Work instructions
Could you give every record again, exactly as it reads?

Collected data entries:

◆ ◆ ◆ ◆

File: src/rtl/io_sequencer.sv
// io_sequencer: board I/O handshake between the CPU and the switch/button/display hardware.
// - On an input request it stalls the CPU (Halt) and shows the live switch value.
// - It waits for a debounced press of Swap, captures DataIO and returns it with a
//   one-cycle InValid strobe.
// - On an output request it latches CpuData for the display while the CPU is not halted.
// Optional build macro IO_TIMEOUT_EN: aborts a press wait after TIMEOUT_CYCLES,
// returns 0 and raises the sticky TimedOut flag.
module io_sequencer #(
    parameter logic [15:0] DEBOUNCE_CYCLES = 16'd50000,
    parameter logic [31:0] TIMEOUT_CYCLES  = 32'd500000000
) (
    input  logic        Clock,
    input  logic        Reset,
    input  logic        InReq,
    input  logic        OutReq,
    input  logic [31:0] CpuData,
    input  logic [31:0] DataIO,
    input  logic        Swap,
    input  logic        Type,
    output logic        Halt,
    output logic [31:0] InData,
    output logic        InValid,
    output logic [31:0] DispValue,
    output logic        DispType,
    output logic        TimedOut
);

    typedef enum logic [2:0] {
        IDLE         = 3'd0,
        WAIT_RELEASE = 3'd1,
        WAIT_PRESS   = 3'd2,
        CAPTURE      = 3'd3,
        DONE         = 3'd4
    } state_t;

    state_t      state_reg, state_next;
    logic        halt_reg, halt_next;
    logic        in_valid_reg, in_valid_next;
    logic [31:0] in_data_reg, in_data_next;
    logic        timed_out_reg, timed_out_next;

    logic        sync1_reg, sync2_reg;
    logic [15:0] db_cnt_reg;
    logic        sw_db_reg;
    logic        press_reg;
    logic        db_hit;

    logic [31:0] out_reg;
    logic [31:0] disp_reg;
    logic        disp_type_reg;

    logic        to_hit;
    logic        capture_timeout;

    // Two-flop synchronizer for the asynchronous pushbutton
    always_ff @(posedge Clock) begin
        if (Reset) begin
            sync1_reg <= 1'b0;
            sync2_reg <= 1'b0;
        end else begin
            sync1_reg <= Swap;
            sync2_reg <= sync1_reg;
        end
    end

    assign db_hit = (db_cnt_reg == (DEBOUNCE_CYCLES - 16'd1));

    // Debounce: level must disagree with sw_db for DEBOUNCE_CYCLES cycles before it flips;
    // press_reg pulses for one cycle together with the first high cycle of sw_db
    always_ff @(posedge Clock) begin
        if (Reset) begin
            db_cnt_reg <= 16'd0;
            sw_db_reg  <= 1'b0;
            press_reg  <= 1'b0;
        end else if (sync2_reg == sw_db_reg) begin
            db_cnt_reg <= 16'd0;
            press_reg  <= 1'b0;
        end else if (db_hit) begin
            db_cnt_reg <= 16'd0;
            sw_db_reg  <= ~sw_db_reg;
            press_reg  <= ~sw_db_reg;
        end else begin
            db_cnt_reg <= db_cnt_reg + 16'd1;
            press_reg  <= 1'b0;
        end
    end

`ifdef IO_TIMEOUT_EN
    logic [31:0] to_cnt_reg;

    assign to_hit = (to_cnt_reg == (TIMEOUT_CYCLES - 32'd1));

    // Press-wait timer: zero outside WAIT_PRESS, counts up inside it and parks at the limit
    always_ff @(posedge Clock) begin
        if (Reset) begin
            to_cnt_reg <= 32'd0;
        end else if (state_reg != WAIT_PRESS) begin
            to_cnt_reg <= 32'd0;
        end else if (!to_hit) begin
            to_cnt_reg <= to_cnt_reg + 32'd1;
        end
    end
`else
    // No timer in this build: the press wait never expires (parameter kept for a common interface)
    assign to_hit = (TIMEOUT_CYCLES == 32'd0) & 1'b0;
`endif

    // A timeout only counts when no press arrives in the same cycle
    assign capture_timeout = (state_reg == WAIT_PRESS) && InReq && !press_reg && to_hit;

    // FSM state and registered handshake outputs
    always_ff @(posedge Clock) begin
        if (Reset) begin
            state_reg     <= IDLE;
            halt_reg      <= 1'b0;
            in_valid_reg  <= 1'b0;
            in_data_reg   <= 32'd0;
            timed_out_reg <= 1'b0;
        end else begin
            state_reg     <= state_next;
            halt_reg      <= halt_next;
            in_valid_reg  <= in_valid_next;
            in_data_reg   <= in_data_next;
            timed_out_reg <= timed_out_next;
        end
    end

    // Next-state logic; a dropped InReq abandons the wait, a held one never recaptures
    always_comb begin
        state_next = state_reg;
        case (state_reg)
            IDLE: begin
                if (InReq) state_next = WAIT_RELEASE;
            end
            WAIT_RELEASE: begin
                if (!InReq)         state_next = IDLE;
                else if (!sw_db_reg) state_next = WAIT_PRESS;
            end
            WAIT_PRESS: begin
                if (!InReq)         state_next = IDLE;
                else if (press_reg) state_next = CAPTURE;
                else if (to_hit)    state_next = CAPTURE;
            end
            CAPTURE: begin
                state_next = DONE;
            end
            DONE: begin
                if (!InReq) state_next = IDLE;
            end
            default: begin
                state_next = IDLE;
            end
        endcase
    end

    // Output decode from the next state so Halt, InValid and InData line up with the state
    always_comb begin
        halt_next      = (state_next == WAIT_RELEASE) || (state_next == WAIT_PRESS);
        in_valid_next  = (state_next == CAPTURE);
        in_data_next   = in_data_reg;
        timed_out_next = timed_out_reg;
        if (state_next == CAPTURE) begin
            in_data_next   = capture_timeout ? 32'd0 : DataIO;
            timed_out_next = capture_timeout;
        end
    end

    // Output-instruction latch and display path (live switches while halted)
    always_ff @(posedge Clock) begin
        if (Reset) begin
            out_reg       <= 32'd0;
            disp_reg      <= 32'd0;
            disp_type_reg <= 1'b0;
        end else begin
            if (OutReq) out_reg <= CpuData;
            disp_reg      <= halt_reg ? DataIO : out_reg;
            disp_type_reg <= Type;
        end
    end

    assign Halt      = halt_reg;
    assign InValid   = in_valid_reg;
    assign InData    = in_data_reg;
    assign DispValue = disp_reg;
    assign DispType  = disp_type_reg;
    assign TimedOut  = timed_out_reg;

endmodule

◆ ◆ ◆ ◆

Task result
File: src/rtl/io_sequencer.sv
// io_sequencer: board I/O handshake between the CPU and the switch/button/display hardware.
// - On an input request it stalls the CPU (Halt) and shows the live switch value.
// - It waits for a debounced press of Swap, captures DataIO and returns it with a
//   one-cycle InValid strobe.
// - On an output request it latches CpuData for the display while the CPU is not halted.
// Optional build macro IO_TIMEOUT_EN: aborts a press wait after TIMEOUT_CYCLES,
// returns 0 and raises the sticky TimedOut flag.
module io_sequencer #(
    parameter logic [15:0] DEBOUNCE_CYCLES = 16'd50000,
    parameter logic [31:0] TIMEOUT_CYCLES  = 32'd500000000
) (
    input  logic        Clock,
    input  logic        Reset,
    input  logic        InReq,
    input  logic        OutReq,
    input  logic [31:0] CpuData,
    input  logic [31:0] DataIO,
    input  logic        Swap,
    input  logic        Type,
    output logic        Halt,
    output logic [31:0] InData,
    output logic        InValid,
    output logic [31:0] DispValue,
    output logic        DispType,
    output logic        TimedOut
);

    typedef enum logic [2:0] {
        IDLE         = 3'd0,
        WAIT_RELEASE = 3'd1,
        WAIT_PRESS   = 3'd2,
        CAPTURE      = 3'd3,
        DONE         = 3'd4
    } state_t;

    state_t      state_reg, state_next;
    logic        halt_reg, halt_next;
    logic        in_valid_reg, in_valid_next;
    logic [31:0] in_data_reg, in_data_next;
    logic        timed_out_reg, timed_out_next;

    logic        sync1_reg, sync2_reg;
    logic [15:0] db_cnt_reg;
    logic        sw_db_reg;
    logic        press_reg;
    logic        db_hit;

    logic [31:0] out_reg;
    logic [31:0] disp_reg;
    logic        disp_type_reg;

    logic        to_hit;
    logic        capture_timeout;

    // Two-flop synchronizer for the asynchronous pushbutton
    always_ff @(posedge Clock) begin
        if (Reset) begin
            sync1_reg <= 1'b0;
            sync2_reg <= 1'b0;
        end else begin
            sync1_reg <= Swap;
            sync2_reg <= sync1_reg;
        end
    end

    assign db_hit = (db_cnt_reg == (DEBOUNCE_CYCLES - 16'd1));

    // Debounce: level must disagree with sw_db for DEBOUNCE_CYCLES cycles before it flips;
    // press_reg pulses for one cycle together with the first high cycle of sw_db
    always_ff @(posedge Clock) begin
        if (Reset) begin
            db_cnt_reg <= 16'd0;
            sw_db_reg  <= 1'b0;
            press_reg  <= 1'b0;
        end else if (sync2_reg == sw_db_reg) begin
            db_cnt_reg <= 16'd0;
            press_reg  <= 1'b0;
        end else if (db_hit) begin
            db_cnt_reg <= 16'd0;
            sw_db_reg  <= ~sw_db_reg;
            press_reg  <= ~sw_db_reg;
        end else begin
            db_cnt_reg <= db_cnt_reg + 16'd1;
            press_reg  <= 1'b0;
        end
    end

`ifdef IO_TIMEOUT_EN
    logic [31:0] to_cnt_reg;

    assign to_hit = (to_cnt_reg == (TIMEOUT_CYCLES - 32'd1));

    // Press-wait timer: zero outside WAIT_PRESS, counts up inside it and parks at the limit
    always_ff @(posedge Clock) begin
        if (Reset) begin
            to_cnt_reg <= 32'd0;
        end else if (state_reg != WAIT_PRESS) begin
            to_cnt_reg <= 32'd0;
        end else if (!to_hit) begin
            to_cnt_reg <= to_cnt_reg + 32'd1;
        end
    end
`else
    // No timer in this build: the press wait never expires (parameter kept for a common interface)
    assign to_hit = (TIMEOUT_CYCLES == 32'd0) & 1'b0;
`endif

    // A timeout only counts when no press arrives in the same cycle
    assign capture_timeout = (state_reg == WAIT_PRESS) && InReq && !press_reg && to_hit;

    // FSM state and registered handshake outputs
    always_ff @(posedge Clock) begin
        if (Reset) begin
            state_reg     <= IDLE;
            halt_reg      <= 1'b0;
            in_valid_reg  <= 1'b0;
            in_data_reg   <= 32'd0;
            timed_out_reg <= 1'b0;
        end else begin
            state_reg     <= state_next;
            halt_reg      <= halt_next;
            in_valid_reg  <= in_valid_next;
            in_data_reg   <= in_data_next;
            timed_out_reg <= timed_out_next;
        end
    end

    // Next-state logic; a dropped InReq abandons the wait, a held one never recaptures
    always_comb begin
        state_next = state_reg;
        case (state_reg)
            IDLE: begin
                if (InReq) state_next = WAIT_RELEASE;
            end
            WAIT_RELEASE: begin
                if (!InReq)         state_next = IDLE;
                else if (!sw_db_reg) state_next = WAIT_PRESS;
            end
            WAIT_PRESS: begin
                if (!InReq)         state_next = IDLE;
                else if (press_reg) state_next = CAPTURE;
                else if (to_hit)    state_next = CAPTURE;
            end
            CAPTURE: begin
                state_next = DONE;
            end
            DONE: begin
                if (!InReq) state_next = IDLE;
            end
            default: begin
                state_next = IDLE;
            end
        endcase
    end

    // Output decode from the next state so Halt, InValid and InData line up with the state
    always_comb begin
        halt_next      = (state_next == WAIT_RELEASE) || (state_next == WAIT_PRESS);
        in_valid_next  = (state_next == CAPTURE);
        in_data_next   = in_data_reg;
        timed_out_next = timed_out_reg;
        if (state_next == CAPTURE) begin
            in_data_next   = capture_timeout ? 32'd0 : DataIO;
            timed_out_next = capture_timeout;
        end
    end

    // Output-instruction latch and display path (live switches while halted)
    always_ff @(posedge Clock) begin
        if (Reset) begin
            out_reg       <= 32'd0;
            disp_reg      <= 32'd0;
            disp_type_reg <= 1'b0;
        end else begin
            if (OutReq) out_reg <= CpuData;
            disp_reg      <= halt_reg ? DataIO : out_reg;
            disp_type_reg <= Type;
        end
    end

    assign Halt      = halt_reg;
    assign InValid   = in_valid_reg;
    assign InData    = in_data_reg;
    assign DispValue = disp_reg;
    assign DispType  = disp_type_reg;
    assign TimedOut  = timed_out_reg;

endmodule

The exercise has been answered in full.